A Twin Cities developer this week presented plans to replace a popular neighborhood restaurant with an apartment building the Minneapolis Planning Commission’s Committee of the Whole (COW).
Alex Gese wants to develop a five-story, 82-unit rental building at what’s now the site of Curran’s restaurant, a popular neighborhood dining spot known for its all-day-breakfast, vinyl booths and fresh-squeezed orange juice at the corner of 42nd Street and S. Nicollet Avenue in the Kingfield neighborhood.
Dennis Curran said that after 72 years in business, the pandemic is forcing him to close.
“The virus really cut into our business,” he said. “And I’m 68 years old and can’t do a third of what I used to. If I were younger I’d consider riding this out.”
Curran’s parents started the business four years before he was born. The first year they served hamburgers, hot dogs and pop, he said. The second year they added French fries.
“I spent most of my time here at the restaurant working 70 to 90 hours a week,” he said. “I’ve been here so long and know so many people it’s very difficult.”
Curran said he’s a big fan of Gese’s plan especially because the new building will include community space. The land and buildings are under contract and won’t close for several months, but he’s running of PPP money and plans to shutter the business within seven weeks and retire.
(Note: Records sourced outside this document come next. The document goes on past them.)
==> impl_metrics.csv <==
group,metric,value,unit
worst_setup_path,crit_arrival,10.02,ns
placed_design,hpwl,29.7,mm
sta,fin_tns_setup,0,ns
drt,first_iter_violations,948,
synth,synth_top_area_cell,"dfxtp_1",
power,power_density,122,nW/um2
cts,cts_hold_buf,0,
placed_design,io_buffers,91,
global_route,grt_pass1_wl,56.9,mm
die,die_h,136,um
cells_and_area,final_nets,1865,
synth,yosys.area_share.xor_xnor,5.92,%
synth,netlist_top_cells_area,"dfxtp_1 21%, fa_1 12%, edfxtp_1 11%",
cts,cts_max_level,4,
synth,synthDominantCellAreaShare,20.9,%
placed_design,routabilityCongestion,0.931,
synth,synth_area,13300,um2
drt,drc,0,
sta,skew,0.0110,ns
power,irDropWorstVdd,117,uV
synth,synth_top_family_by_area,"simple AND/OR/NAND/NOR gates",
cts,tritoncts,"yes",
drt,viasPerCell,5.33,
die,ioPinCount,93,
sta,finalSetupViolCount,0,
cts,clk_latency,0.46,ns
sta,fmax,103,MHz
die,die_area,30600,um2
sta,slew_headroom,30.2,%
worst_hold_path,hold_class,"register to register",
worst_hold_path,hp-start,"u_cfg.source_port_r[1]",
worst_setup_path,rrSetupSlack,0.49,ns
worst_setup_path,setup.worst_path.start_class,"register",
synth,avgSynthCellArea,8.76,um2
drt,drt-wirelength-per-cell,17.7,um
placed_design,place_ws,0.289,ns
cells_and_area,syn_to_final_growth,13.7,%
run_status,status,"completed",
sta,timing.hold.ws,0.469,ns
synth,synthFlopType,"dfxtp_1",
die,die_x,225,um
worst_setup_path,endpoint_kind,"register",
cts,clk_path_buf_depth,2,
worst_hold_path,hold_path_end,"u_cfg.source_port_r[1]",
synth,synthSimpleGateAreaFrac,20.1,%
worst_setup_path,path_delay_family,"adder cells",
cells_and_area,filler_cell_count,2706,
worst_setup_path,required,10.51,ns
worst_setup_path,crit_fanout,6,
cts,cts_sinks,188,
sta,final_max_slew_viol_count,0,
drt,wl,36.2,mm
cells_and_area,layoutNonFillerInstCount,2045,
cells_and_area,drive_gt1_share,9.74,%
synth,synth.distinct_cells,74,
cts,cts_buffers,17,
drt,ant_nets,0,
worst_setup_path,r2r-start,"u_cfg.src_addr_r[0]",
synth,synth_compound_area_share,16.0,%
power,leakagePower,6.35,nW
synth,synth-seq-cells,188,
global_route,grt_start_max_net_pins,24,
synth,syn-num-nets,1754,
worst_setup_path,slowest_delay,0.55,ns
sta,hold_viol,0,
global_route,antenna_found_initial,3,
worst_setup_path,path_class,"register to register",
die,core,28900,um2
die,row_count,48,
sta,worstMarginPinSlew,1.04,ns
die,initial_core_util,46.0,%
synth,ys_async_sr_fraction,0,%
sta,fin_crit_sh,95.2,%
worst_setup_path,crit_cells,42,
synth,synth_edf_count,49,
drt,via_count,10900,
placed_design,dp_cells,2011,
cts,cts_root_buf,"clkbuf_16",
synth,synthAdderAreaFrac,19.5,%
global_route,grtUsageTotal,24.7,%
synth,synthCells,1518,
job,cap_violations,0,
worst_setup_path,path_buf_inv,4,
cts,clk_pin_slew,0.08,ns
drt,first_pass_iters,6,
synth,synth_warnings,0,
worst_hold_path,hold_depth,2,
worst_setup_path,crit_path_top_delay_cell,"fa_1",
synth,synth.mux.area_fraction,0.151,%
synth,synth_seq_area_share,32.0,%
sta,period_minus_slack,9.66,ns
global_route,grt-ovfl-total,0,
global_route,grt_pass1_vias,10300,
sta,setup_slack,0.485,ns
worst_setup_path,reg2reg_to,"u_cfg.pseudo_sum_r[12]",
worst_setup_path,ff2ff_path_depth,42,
<file path="config.mk">
export PLATFORM = sky130hd
export DESIGN_NAME = joystick_deadzone_smoother_core_flat
export DESIGN_NICKNAME = d
export VERILOG_FILES = /design/src/rtl/jds_pkg.sv /design/src/rtl/jds_in_if.sv /design/src/rtl/jds_out_if.sv /design/src/rtl/jds_cfg_if.sv /design/src/rtl/jds_lane.sv /design/src/rtl/jds_merge.sv /design/src/rtl/joystick_deadzone_smoother_core.sv /design/src/flat_wrapper.sv
export VERILOG_INCLUDE_DIRS = /design/src /design/src/rtl
export SDC_FILE = /design/constraint.sdc
export NUM_CORES = 2
export LEC_CHECK = 0
export BUFFER_PORTS_ARGS = -buffer_cell sky130_fd_sc_hd__buf_2
export CORE_ASPECT_RATIO = 0.75
export CORE_UTILIZATION = 47
export CTS_BUF_LIST = sky130_fd_sc_hd__clkbuf_8
export DETAILED_ROUTE_END_ITERATION = 12
export GPL_TIMING_DRIVEN = 1
export PLACE_DENSITY_LB_ADDON = 0.12
export SLEW_MARGIN = 20
export SYNTH_ARGS = -nofsm -noshare
export SYNTH_HDL_FRONTEND = slang
export SYNTH_SLANG_ARGS = --single-unit
</file>
<file path="constraint.sdc">
create_clock -name i_clk -period 44.9 [get_ports i_clk]
set_input_delay 11.225 -clock i_clk [delete_from_list [all_inputs] [get_ports i_clk]]
set_output_delay 11.225 -clock i_clk [all_outputs]
set_load 0.005 [all_outputs]
</file>
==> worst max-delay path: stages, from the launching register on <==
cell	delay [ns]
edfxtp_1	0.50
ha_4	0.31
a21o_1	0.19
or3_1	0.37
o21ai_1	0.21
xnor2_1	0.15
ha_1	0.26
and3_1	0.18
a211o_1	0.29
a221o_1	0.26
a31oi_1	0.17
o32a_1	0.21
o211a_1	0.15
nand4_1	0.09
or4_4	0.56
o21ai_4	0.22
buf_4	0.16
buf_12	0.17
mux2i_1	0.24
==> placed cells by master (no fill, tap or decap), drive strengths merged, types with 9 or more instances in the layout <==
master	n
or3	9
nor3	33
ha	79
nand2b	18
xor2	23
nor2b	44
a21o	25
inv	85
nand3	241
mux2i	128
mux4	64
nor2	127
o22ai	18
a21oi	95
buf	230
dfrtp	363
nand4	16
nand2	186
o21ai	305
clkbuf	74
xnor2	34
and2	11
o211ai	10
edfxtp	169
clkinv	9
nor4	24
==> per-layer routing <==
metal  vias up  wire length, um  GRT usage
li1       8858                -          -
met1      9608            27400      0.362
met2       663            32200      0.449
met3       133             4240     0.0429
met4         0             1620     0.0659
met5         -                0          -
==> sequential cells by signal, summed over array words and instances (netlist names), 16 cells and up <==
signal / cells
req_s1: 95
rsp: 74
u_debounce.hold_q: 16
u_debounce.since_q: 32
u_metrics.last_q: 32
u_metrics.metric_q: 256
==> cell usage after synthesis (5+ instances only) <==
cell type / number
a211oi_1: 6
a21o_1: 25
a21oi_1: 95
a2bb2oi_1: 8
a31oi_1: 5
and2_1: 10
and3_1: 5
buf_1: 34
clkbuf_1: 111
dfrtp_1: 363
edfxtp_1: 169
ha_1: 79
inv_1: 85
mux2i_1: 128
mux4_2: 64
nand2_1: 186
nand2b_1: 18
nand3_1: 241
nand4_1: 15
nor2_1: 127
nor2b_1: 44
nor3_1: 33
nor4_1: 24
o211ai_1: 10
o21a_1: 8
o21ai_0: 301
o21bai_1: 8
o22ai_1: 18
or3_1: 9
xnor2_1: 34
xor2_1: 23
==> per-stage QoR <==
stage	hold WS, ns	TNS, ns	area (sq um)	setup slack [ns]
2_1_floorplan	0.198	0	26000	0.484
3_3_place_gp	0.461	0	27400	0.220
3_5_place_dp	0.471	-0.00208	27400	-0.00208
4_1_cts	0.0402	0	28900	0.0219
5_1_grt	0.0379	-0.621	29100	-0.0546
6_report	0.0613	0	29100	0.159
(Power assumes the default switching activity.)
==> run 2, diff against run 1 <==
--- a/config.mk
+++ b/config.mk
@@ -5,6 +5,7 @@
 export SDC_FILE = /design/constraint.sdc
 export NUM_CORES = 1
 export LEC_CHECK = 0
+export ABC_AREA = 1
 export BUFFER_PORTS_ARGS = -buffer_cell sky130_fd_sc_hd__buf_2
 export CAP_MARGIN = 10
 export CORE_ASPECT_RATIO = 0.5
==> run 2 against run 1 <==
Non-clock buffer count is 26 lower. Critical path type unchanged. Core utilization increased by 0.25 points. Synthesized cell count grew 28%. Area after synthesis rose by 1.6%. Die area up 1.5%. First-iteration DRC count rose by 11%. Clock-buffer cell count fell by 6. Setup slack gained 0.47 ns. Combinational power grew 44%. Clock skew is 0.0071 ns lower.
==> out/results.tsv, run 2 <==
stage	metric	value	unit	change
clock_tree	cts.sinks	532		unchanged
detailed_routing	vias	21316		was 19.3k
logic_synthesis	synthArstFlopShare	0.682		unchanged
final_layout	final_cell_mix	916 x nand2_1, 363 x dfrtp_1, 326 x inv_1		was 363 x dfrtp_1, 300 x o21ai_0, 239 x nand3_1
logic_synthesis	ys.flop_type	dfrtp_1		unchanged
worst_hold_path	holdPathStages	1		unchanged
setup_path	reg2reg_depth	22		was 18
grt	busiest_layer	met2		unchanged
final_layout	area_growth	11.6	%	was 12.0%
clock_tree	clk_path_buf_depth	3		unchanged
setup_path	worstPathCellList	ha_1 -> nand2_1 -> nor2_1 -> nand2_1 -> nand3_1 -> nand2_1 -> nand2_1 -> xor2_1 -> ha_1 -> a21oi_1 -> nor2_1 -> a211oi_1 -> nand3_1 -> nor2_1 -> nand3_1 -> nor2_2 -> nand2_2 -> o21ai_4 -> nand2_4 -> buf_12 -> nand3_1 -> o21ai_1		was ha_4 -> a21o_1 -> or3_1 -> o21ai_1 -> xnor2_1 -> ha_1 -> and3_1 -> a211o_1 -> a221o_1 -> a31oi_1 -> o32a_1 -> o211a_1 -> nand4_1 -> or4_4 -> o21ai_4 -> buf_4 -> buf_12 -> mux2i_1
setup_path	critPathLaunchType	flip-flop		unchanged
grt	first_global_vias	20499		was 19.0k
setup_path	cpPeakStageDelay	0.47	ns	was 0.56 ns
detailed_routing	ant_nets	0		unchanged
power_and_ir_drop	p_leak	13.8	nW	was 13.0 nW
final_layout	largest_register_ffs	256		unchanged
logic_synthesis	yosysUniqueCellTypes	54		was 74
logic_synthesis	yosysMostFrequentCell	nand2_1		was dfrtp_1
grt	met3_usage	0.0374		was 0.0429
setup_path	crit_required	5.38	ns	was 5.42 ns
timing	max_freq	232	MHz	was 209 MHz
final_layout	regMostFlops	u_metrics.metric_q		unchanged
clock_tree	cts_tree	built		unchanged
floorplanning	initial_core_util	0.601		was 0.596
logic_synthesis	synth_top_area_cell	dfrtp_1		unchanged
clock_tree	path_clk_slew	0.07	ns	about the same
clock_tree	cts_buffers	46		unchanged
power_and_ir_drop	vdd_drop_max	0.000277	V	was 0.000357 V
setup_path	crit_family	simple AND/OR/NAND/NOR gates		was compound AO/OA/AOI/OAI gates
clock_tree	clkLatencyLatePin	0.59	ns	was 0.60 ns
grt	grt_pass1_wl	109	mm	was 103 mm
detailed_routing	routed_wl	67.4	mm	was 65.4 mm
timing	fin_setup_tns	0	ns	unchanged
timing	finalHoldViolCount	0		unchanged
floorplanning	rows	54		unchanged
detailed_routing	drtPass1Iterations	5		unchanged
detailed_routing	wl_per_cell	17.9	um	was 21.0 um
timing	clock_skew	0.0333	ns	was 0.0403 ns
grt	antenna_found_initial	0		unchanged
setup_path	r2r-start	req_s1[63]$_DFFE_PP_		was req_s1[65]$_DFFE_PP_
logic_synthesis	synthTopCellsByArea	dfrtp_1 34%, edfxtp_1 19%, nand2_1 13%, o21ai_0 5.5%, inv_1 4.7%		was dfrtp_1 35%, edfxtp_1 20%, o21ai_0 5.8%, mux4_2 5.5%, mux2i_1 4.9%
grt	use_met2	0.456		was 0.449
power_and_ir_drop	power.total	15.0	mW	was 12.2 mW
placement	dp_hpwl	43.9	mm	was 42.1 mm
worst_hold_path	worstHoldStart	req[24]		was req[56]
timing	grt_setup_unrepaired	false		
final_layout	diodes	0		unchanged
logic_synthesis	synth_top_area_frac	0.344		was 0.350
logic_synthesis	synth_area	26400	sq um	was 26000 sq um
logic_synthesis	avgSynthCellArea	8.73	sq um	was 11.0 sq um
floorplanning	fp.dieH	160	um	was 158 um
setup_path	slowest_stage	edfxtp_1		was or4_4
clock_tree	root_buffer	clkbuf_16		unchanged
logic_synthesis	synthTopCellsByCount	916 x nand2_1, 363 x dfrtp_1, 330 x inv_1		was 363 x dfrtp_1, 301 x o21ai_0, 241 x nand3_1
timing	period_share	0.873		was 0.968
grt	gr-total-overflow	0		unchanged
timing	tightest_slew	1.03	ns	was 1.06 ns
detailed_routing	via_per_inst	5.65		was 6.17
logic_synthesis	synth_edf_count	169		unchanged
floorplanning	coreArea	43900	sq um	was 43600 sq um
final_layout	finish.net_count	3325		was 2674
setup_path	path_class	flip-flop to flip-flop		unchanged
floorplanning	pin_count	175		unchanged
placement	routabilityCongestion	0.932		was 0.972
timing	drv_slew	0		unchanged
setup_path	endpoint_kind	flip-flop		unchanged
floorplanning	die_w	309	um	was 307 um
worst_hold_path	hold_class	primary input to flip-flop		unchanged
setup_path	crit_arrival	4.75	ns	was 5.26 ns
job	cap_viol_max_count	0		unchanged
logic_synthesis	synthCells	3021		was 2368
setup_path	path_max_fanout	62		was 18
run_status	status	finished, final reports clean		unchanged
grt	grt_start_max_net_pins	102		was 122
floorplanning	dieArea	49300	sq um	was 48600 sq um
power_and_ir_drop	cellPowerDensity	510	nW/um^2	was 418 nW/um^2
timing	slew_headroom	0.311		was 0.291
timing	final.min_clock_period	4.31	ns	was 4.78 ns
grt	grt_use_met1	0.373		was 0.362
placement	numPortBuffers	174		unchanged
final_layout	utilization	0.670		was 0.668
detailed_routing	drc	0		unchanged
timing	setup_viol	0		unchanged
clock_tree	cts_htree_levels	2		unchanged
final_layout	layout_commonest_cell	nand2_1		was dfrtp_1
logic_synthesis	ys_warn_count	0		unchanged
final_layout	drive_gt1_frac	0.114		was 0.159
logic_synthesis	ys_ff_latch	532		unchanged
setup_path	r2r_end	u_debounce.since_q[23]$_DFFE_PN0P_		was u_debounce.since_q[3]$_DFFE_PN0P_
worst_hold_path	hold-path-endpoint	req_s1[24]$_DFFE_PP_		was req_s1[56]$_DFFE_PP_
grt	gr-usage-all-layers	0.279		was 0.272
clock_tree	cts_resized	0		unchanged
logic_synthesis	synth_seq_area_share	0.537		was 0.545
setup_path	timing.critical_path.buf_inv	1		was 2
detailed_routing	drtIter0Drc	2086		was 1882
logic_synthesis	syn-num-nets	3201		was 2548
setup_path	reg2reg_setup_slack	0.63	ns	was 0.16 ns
### config.mk
export PLATFORM = sky130hd
export DESIGN_NAME = olir_reduce
export DESIGN_NICKNAME = d
export VERILOG_FILES = /design/src/design/olir_reduce.sv
export SDC_FILE = /design/constraint.sdc
export NUM_CORES = 1
export LEC_CHECK = 0
export BUFFER_PORTS_ARGS = -buffer_cell sky130_fd_sc_hd__buf_2
export CORE_AREA = 3 3 40 42
export DETAILED_ROUTE_END_ITERATION = 8
export DIE_AREA = 0 0 43 45
export GPL_TIMING_DRIVEN = 0
export PLACE_DENSITY = 0.82
export SYNTH_ARGS = -nofsm -noshare
export SYNTH_HDL_FRONTEND = slang
export SYNTH_SLANG_ARGS = --single-unit
### constraint.sdc
create_clock -name clk -period 1.2 [get_ports clk]
set_clock_uncertainty 0.05 [all_clocks]
set_input_delay 0.12 -clock clk [delete_from_list [all_inputs] [get_ports clk]]
set_output_delay 0.12 -clock clk [all_outputs]
set_load 0.1 [all_outputs]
The first floor of the proposed building would include a lobby, community/club room and fitness room and a dog wash room in the lower-level parking garage that would include 36 enclosed parking spaces on the site. There would also be a rooftop patio area.
That stretch of Nicollet Avenue is a mixed-use corridor with residential, retail and service-oriented businesses. Though the city encourages developers to include street-level retail in residential buildings, it’s not a requirement in that area.
Gese said he’ll consider several suggestions based on feedback from the committee, which doesn’t vote and makes no binding decisions. Much of the discussion at the Thursday meeting focused on the absence of commercial space in the building, which is directly across from Rev. Dr. Martin Luther King, Jr. Park.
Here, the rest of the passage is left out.